(Material shown)

Start of Block

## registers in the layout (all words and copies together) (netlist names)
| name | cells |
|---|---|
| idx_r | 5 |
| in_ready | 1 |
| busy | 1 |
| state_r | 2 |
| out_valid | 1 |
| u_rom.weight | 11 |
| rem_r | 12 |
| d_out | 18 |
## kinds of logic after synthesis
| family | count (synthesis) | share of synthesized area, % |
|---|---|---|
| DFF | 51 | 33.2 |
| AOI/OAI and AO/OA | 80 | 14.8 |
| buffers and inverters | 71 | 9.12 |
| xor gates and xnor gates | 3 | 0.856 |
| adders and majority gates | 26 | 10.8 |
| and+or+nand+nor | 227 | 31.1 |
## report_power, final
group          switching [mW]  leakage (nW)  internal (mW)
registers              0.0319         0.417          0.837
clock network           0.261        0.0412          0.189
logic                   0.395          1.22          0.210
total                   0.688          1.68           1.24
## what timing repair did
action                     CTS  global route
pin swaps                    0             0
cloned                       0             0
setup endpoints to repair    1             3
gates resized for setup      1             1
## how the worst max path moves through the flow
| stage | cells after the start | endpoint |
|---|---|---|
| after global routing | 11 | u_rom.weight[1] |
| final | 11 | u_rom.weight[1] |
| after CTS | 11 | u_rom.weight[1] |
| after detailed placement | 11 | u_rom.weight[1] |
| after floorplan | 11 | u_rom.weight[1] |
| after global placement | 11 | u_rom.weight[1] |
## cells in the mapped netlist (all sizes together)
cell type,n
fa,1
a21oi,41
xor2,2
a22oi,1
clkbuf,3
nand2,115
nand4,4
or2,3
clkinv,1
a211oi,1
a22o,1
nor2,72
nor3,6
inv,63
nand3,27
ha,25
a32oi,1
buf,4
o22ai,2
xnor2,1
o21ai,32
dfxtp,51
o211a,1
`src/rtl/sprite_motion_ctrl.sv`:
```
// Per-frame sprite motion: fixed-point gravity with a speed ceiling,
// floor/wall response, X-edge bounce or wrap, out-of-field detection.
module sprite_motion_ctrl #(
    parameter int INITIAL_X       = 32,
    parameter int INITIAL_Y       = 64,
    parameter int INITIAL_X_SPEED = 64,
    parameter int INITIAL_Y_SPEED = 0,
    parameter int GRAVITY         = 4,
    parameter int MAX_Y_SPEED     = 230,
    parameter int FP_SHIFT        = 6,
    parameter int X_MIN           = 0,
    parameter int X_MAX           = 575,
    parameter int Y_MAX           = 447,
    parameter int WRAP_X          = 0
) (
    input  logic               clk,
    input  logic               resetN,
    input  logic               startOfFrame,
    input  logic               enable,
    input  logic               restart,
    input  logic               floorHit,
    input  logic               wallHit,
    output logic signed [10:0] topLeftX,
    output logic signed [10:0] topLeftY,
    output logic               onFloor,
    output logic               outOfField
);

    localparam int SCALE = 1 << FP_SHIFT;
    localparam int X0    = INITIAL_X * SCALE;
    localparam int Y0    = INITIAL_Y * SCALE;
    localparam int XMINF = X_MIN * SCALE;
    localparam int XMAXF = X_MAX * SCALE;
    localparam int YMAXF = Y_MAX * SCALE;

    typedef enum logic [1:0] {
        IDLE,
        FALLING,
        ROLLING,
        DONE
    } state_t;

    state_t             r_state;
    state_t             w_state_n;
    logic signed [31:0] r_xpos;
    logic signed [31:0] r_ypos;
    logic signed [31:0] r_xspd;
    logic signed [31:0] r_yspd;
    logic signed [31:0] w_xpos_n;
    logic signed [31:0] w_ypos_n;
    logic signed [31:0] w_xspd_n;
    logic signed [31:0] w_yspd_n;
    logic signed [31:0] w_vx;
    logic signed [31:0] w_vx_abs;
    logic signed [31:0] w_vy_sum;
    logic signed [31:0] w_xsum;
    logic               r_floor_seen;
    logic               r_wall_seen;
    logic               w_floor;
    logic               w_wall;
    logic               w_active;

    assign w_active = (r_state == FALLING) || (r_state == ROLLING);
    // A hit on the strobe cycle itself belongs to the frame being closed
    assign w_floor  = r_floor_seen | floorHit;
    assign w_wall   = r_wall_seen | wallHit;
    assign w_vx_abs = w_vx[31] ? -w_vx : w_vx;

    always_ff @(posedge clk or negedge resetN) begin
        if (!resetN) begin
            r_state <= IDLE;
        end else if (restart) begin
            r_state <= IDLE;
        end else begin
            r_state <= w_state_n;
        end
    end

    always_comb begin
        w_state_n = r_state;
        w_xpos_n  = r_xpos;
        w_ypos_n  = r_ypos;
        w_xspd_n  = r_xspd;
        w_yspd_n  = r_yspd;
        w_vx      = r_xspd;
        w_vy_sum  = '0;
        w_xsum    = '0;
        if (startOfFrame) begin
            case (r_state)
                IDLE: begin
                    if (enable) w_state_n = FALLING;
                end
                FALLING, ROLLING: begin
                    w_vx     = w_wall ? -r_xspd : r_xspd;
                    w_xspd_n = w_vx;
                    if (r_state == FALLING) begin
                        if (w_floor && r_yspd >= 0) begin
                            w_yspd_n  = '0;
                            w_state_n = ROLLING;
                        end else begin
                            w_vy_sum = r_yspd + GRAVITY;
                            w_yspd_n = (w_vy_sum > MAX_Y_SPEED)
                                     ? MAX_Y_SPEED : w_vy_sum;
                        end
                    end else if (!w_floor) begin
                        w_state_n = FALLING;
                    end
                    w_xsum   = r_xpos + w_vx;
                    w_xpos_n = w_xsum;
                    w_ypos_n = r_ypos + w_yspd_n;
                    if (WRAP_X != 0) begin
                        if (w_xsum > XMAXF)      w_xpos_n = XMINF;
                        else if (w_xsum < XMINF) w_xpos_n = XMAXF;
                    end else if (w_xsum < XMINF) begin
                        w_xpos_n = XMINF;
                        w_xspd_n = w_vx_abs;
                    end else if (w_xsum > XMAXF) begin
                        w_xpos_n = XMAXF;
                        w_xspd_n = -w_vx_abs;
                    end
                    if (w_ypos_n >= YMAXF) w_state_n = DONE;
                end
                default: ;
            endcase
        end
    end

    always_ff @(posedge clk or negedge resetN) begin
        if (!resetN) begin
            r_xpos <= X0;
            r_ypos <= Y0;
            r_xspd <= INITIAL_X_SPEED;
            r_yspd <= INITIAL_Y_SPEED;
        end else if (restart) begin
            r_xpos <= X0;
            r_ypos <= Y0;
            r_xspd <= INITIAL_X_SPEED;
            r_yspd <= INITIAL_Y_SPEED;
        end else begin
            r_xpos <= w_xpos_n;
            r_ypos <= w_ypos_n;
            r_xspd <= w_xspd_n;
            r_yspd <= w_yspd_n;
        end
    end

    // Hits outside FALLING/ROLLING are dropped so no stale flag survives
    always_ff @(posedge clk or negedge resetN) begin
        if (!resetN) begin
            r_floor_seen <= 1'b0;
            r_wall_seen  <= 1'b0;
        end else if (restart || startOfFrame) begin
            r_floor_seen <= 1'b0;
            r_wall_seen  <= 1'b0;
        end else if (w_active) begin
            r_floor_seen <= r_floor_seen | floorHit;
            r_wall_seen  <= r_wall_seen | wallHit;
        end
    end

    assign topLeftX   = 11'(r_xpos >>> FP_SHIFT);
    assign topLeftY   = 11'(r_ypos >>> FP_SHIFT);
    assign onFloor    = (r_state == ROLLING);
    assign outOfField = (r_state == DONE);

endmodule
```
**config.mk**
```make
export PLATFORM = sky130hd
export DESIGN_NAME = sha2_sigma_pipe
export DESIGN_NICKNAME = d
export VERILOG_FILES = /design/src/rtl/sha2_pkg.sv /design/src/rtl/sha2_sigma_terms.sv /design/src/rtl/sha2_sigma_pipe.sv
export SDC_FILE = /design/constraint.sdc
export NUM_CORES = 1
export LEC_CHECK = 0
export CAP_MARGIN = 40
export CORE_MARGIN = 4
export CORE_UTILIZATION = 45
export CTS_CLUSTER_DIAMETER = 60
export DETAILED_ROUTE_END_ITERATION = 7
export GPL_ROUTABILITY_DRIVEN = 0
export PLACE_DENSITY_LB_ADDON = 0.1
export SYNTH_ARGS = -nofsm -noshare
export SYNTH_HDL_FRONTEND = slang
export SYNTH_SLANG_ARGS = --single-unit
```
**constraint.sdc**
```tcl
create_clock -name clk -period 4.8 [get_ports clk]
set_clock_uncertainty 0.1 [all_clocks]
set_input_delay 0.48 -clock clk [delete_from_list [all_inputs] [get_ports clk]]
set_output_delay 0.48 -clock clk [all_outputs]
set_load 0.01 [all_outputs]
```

End of Block
Start of Block

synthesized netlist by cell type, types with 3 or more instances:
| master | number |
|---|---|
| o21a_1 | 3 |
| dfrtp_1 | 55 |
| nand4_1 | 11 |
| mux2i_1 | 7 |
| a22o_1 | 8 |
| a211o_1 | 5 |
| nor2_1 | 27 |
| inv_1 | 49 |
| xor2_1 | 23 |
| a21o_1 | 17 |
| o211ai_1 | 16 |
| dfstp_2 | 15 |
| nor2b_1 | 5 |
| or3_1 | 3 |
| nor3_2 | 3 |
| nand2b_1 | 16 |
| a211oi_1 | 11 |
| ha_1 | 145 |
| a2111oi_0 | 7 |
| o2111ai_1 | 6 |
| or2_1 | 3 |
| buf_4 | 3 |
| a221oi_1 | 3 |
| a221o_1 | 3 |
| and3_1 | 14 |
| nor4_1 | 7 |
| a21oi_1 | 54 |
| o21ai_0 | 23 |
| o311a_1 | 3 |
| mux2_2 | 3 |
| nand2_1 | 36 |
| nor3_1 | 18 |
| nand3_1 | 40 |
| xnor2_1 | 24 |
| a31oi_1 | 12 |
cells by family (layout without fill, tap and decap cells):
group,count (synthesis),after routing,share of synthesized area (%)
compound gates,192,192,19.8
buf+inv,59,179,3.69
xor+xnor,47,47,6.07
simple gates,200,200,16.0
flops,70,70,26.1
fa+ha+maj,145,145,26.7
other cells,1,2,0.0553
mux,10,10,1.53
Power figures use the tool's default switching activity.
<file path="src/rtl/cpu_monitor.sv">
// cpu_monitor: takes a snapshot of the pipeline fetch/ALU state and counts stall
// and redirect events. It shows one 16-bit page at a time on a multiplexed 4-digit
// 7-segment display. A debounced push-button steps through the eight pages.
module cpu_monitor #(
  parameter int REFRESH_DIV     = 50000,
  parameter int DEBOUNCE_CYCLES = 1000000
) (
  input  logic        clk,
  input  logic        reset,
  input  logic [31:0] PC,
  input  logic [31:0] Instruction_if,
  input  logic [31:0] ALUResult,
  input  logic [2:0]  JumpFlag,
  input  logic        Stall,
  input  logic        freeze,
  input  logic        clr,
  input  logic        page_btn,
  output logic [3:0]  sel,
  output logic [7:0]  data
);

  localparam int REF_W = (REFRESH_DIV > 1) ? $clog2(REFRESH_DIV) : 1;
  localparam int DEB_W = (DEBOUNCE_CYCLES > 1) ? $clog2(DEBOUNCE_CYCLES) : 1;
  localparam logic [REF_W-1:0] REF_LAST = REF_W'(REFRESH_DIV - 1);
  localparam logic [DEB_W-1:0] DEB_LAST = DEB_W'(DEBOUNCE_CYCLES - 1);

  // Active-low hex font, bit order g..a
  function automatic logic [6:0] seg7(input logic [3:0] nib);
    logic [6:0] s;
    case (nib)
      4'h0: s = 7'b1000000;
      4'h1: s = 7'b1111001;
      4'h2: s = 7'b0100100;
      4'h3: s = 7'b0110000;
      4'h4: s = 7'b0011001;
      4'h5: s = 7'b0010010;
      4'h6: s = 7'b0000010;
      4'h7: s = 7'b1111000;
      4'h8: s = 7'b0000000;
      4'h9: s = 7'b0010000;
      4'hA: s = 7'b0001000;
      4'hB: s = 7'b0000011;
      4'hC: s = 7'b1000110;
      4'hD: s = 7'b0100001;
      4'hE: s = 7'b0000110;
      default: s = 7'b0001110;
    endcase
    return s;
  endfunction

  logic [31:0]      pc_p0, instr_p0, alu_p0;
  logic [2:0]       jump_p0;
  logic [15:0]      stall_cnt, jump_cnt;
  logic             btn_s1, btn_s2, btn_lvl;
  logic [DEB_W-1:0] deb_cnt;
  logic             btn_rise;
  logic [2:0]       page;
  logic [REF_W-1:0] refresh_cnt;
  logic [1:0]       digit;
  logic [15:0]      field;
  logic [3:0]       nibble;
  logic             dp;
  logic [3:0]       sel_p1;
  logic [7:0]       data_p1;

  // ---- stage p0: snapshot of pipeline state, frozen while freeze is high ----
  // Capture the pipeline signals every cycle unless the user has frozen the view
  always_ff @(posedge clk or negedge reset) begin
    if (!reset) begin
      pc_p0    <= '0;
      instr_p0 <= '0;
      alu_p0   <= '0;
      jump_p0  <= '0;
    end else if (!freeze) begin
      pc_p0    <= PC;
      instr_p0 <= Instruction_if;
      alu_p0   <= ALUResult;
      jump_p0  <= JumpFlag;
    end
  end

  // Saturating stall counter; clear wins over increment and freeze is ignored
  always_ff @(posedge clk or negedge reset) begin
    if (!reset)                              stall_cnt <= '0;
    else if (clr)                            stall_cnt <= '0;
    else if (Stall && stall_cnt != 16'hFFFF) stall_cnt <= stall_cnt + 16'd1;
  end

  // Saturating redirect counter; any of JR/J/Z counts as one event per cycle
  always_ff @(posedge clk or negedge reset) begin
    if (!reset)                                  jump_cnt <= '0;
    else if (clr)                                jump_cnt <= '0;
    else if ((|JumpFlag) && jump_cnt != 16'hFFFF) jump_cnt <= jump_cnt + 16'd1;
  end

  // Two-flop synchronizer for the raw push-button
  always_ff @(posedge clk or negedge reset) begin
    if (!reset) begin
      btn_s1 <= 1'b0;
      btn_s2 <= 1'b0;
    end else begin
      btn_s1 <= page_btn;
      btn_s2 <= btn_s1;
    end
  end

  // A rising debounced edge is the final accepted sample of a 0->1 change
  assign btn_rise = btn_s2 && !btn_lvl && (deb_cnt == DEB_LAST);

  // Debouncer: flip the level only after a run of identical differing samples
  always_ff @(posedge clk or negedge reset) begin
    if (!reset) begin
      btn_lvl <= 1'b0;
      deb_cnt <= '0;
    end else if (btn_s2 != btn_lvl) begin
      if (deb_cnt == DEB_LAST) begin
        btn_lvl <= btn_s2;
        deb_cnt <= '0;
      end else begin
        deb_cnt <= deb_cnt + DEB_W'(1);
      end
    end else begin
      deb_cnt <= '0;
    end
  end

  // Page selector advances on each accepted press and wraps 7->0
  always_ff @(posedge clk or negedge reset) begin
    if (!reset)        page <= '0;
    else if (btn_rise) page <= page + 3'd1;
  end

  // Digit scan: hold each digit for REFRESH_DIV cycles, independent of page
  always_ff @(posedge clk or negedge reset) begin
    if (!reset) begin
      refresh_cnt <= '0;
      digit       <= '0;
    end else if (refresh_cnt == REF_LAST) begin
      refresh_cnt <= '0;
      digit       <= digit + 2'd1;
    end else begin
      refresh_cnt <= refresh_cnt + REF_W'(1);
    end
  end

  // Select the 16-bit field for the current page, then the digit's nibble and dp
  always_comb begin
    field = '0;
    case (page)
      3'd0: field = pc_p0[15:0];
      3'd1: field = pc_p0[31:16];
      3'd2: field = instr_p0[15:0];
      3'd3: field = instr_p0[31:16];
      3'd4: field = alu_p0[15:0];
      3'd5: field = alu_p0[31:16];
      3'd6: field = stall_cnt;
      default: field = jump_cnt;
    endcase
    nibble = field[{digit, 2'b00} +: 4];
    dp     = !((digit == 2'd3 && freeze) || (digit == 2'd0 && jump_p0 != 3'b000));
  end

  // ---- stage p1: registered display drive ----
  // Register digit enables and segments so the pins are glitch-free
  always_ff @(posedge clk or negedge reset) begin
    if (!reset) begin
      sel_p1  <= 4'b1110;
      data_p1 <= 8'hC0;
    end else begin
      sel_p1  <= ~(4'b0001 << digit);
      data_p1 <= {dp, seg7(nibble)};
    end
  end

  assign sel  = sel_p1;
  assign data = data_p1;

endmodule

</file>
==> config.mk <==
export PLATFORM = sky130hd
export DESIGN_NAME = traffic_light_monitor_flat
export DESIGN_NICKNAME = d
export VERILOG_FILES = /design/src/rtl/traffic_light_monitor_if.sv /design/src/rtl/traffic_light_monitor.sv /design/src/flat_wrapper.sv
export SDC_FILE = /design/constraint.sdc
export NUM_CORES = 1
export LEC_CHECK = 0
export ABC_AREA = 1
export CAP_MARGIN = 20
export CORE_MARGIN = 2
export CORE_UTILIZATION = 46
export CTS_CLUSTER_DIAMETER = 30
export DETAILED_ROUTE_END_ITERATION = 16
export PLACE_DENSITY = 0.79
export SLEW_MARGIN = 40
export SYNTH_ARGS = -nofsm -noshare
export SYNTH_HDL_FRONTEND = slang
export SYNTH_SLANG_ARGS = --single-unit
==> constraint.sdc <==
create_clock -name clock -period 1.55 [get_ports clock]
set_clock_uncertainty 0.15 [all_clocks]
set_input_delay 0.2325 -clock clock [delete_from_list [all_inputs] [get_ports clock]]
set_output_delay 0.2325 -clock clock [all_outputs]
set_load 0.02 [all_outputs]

End of Block

(Work task)
Every line in the data that holds "registers" should be copied out.

(Task output)
## registers in the layout (all words and copies together) (netlist names)
registers              0.0319         0.417          0.837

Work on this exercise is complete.